Ennesimo atto d’imperio e di arroganza da parte del “Dipartimento Ambiente e Territorio” della Regione Calabria nei confronti del Comune di Rossano e dei cittadini di Amica-Bucita. Sono in atto le procedure di esproprio dei terreni, già comunicato ai proprietari, per dare attuazione al progetto del nuovo impianto denominato “ECODISTRETTO” in ottemperanza alla Direttiva europea 2008/98/CE e dal quadro normativo del D.Lgs. 152/2006 in materia di prevenzione, riutilizzo, riciclaggio, recupero e smaltimento.

Appare strano ed incomprensibile, in questo contesto, che si apprestano a sconvolgere ulteriormente un intero territorio senza coinvolgere i cittadini residenti e le loro associazioni. Ma ancora più scandaloso è che si continua a far finta di niente sulla esistenza di una discarica ancora non bonificata ed al centro di accanite polemiche e denuncie su irregolarità gestionali, amministrative, igieniche e sanitarie. Non è possibile avviare nuovi progetti di ampliamento ed adeguamento dell’impianto senza una seria e definitiva bonifica della discarica e del’intero sito.

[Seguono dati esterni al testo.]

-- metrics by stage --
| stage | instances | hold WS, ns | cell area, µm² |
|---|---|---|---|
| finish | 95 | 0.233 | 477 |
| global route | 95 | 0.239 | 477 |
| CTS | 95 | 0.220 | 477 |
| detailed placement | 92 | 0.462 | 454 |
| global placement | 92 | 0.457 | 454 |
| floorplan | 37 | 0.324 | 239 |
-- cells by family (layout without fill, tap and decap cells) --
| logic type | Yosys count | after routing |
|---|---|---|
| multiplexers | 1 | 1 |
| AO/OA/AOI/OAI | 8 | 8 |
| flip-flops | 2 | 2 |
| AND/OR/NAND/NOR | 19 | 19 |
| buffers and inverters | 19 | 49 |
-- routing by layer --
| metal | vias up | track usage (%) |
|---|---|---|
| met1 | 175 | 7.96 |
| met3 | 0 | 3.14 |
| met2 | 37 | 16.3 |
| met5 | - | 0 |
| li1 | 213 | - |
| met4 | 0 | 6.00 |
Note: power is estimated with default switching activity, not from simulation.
$ cat config.mk
export PLATFORM = sky130hd
export DESIGN_NAME = id2_stage
export DESIGN_NICKNAME = d
export VERILOG_FILES = /design/src/verilog/id2_pkg.sv /design/src/verilog/inst_classifier.sv /design/src/verilog/ctrl_decoder.sv /design/src/verilog/operand_mux.sv /design/src/verilog/reg_file.sv /design/src/verilog/id2_stage.sv
export VERILOG_INCLUDE_DIRS = /design/src /design/src/verilog
export SDC_FILE = /design/constraint.sdc
export NUM_CORES = 2
export LEC_CHECK = 0
export BUFFER_PORTS_ARGS = -buffer_cell sky130_fd_sc_hd__buf_2
export CAP_MARGIN = 20
export CELL_PAD_IN_SITES_DETAIL_PLACEMENT = 1
export CELL_PAD_IN_SITES_GLOBAL_PLACEMENT = 1
export CORE_MARGIN = 5
export CORE_UTILIZATION = 53
export CTS_BUF_LIST = sky130_fd_sc_hd__clkbuf_2
export CTS_CLUSTER_DIAMETER = 80
export CTS_CLUSTER_SIZE = 40
export DETAILED_ROUTE_END_ITERATION = 6
export PLACE_DENSITY_LB_ADDON = 0.15
export SLEW_MARGIN = 25
export SYNTH_ARGS = -nofsm -noshare
export SYNTH_HDL_FRONTEND = slang
export SYNTH_SLANG_ARGS = --single-unit
$ cat constraint.sdc
create_clock -name clk -period 9 [get_ports clk]
set_input_delay 0.9 -clock clk [delete_from_list [all_inputs] [get_ports clk]]
set_output_delay 0.9 -clock clk [all_outputs]
set_load 0.1 [all_outputs]
File: src/hw/conv_feeder.sv
`timescale 1ns/1ps
`include "conv_settings.svh"

module conv_feeder (
    input  logic               clk,
    input  logic               rst,
    input  logic               sample_wr,
    input  conv_pkg::sample_t  sample_data,
    output conv_pkg::lane_in_t lane_in,
    output logic               busy
);

    conv_pkg::feeder_state_e state;
    conv_pkg::tap_idx_t      tap_cnt;    // tap of the next sample
    logic                    block_end;
    logic                    valid_q;
    logic                    first_q;
    logic                    last_q;
    conv_pkg::tap_idx_t      tap_q;
    conv_pkg::sample_t       sample_q;

    assign block_end = tap_cnt == conv_pkg::tap_idx_t'(`CONV_TAPS - 1);

    always_ff @(posedge clk or posedge rst) begin
        if (rst) begin
            state   <= conv_pkg::feed_idle;
            tap_cnt <= '0;
            valid_q <= 1'b0;
            first_q <= 1'b0;
            last_q  <= 1'b0;
            tap_q   <= '0;
        end else begin
            valid_q <= sample_wr;
            if (sample_wr) begin
                first_q <= tap_cnt == '0;
                last_q  <= block_end;
                tap_q   <= tap_cnt;
                tap_cnt <= block_end ? '0 : tap_cnt + 1'b1;
            end
            case (state)
                conv_pkg::feed_idle: begin
                    if (sample_wr && !block_end) state <= conv_pkg::feed_block;
                end
                conv_pkg::feed_block: begin
                    if (sample_wr && block_end) state <= conv_pkg::feed_idle;
                end
                default: state <= conv_pkg::feed_idle;
            endcase
        end
    end

    always_ff @(posedge clk) begin
        if (sample_wr) sample_q <= sample_data;
    end

    always_comb begin
        lane_in.valid  = valid_q;
        lane_in.first  = first_q;
        lane_in.last   = last_q;
        lane_in.tap    = tap_q;
        lane_in.sample = sample_q;
    end

    assign busy = state == conv_pkg::feed_block;

    // first tap only when the write arrived while idle
    tap_sequence: assert property (
        @(posedge clk) disable iff (rst)
        lane_in.valid |-> lane_in.first == !$past(busy)
    );

endmodule

File: config.mk
export PLATFORM = sky130hd
export DESIGN_NAME = conv_feeder
export DESIGN_NICKNAME = d
export VERILOG_FILES = /design/src/hw/conv_pkg.sv /design/src/hw/conv_feeder.sv
export VERILOG_INCLUDE_DIRS = /design/src /design/src/include
export SDC_FILE = /design/constraint.sdc
export NUM_CORES = 1
export LEC_CHECK = 0
export ABC_AREA = 1
export BUFFER_PORTS_ARGS = -buffer_cell sky130_fd_sc_hd__buf_2
export CAP_MARGIN = 20
export CORE_MARGIN = 2
export CORE_UTILIZATION = 45
export CTS_BUF_LIST = sky130_fd_sc_hd__clkbuf_4
export DETAILED_ROUTE_END_ITERATION = 6
export PLACE_DENSITY = 0.77
export SLEW_MARGIN = 20
export SYNTH_ARGS = -nofsm -noshare
export SYNTH_HDL_FRONTEND = slang
export SYNTH_SLANG_ARGS = --single-unit
File: constraint.sdc
create_clock -name clk -period 1.7 [get_ports clk]
set_clock_uncertainty 0.1 [all_clocks]
set_input_delay 0.17 -clock clk [delete_from_list [all_inputs] [get_ports clk]]
set_output_delay 0.17 -clock clk [all_outputs]
set_load 0.03 [all_outputs]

Ricordiamo che il vecchio impianto, fortunatamente in via di dismissione, è stato realizzato dalla Regione Calabria, con il complice consenso degli amministratori comunali dell’epoca, certificato dalla Delibera di Consiglio n° 163 del 31 luglio 1985, è stato causa di disastri urbanistici, sanitari ed economici con la messa al lastrico di decine di aziende un tempo fiore all’occhiello dell’intera sibaritide.
Invitiamo, quindi, l’attuale classe amministrativa di Rossano a pretendere dalla Regione estrema chiarezza ed impegni sul destino della discarica, seria riflessione sulla variante allo strumento urbanistico prudenza sulla dichiarazione di pubblica utilità, urgenza e indifferibilità dei lavori.
L’ Unione Sindacale di Base vigilerà contro ulteriori abusi e devastazioni, nell’unico interesse dei cittadini, del lavoro e della salute.